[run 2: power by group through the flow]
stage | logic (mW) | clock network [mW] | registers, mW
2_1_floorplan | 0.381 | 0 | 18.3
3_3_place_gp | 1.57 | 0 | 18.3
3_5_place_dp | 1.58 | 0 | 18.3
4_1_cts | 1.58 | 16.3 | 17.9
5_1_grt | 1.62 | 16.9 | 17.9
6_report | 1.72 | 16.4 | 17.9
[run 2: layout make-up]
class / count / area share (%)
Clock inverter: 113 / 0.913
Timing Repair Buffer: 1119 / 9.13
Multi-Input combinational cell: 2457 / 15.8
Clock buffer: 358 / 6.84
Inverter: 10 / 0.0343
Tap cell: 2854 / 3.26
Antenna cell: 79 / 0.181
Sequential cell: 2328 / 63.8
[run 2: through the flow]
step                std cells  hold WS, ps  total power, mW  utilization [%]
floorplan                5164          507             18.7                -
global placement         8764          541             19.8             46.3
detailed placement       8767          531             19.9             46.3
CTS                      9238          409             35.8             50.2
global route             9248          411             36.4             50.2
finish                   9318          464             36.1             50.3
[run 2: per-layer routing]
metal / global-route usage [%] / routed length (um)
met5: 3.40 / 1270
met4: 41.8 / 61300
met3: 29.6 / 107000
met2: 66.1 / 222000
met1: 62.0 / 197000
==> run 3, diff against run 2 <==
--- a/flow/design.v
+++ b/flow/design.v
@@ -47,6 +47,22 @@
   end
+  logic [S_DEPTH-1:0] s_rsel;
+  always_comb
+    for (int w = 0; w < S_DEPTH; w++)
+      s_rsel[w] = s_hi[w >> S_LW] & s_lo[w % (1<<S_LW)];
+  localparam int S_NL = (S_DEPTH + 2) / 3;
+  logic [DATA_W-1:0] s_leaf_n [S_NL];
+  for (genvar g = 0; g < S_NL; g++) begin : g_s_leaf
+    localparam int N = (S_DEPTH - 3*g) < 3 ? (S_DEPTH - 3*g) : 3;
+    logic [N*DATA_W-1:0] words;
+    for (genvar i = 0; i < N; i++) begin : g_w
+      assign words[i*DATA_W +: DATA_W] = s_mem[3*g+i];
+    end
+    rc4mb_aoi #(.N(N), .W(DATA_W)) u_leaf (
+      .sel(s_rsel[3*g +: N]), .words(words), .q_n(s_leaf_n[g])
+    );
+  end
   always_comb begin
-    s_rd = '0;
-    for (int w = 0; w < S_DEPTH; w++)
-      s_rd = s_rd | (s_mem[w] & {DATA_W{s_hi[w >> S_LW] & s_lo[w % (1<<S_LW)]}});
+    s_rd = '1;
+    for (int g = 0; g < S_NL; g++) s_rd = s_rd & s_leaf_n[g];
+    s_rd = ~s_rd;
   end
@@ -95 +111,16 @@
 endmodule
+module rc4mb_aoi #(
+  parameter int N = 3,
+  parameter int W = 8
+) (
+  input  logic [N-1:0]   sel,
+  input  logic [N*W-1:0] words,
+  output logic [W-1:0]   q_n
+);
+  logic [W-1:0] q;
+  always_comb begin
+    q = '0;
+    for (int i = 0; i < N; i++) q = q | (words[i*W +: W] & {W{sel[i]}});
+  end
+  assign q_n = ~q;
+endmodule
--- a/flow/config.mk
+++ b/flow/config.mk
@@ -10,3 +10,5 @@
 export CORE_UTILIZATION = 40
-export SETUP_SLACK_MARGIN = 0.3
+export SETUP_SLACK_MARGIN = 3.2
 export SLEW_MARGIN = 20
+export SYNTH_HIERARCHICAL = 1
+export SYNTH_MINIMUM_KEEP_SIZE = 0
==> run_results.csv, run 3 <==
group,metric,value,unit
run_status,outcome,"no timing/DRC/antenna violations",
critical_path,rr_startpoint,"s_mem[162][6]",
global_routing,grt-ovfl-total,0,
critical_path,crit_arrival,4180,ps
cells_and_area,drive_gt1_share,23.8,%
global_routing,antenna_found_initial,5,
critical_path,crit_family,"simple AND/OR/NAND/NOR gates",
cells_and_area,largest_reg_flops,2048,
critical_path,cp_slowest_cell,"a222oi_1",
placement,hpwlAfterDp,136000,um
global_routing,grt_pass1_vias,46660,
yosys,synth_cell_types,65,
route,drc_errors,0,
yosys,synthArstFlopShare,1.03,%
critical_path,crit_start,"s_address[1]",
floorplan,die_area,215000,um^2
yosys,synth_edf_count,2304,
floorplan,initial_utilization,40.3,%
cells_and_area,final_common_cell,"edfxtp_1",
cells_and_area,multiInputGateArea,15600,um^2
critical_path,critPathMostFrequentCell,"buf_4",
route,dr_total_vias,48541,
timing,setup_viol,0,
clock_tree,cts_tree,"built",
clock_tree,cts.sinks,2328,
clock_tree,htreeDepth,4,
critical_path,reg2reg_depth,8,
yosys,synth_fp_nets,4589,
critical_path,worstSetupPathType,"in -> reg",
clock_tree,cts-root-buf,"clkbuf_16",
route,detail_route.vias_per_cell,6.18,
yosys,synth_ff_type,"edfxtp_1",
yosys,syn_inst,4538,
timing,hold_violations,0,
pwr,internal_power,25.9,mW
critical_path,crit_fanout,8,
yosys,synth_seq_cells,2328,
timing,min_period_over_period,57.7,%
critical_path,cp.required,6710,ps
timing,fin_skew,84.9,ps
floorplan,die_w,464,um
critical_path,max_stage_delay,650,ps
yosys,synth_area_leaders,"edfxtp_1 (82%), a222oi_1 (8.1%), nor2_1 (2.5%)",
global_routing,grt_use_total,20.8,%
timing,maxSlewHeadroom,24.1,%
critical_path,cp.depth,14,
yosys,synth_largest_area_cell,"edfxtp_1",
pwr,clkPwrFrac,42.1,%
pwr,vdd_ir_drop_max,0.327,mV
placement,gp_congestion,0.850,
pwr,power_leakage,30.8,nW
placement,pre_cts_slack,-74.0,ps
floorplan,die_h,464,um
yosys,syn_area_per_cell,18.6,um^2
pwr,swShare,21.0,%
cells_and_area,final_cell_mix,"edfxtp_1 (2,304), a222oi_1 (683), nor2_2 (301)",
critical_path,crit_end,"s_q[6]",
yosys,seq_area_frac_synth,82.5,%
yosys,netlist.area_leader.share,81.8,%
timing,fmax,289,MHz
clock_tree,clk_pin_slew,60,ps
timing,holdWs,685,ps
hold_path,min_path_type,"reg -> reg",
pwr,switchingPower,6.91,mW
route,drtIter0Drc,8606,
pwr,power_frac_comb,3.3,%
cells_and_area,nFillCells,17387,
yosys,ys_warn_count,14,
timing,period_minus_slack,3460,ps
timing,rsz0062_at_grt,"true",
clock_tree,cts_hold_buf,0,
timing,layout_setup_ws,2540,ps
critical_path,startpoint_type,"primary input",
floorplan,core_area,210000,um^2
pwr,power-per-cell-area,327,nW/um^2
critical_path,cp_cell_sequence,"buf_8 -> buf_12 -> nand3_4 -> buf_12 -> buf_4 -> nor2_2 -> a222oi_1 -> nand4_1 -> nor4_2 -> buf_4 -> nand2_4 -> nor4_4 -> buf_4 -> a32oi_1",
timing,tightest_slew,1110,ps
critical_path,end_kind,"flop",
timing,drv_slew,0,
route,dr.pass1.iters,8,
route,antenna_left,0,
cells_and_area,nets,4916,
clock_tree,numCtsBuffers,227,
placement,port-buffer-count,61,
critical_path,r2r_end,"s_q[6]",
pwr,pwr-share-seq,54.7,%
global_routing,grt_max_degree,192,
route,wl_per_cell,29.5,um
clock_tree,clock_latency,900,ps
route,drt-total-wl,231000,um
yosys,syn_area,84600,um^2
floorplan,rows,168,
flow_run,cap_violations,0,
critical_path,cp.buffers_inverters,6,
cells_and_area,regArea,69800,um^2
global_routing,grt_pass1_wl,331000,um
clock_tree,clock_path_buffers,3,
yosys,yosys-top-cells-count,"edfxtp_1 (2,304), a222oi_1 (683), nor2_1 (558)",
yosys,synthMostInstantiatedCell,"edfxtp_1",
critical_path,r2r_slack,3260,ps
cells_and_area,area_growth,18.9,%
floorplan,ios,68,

» Work order: Check each line of the listing above for the string "begin", then please give the number of lines where it appears and nothing else.

» The completed task: 4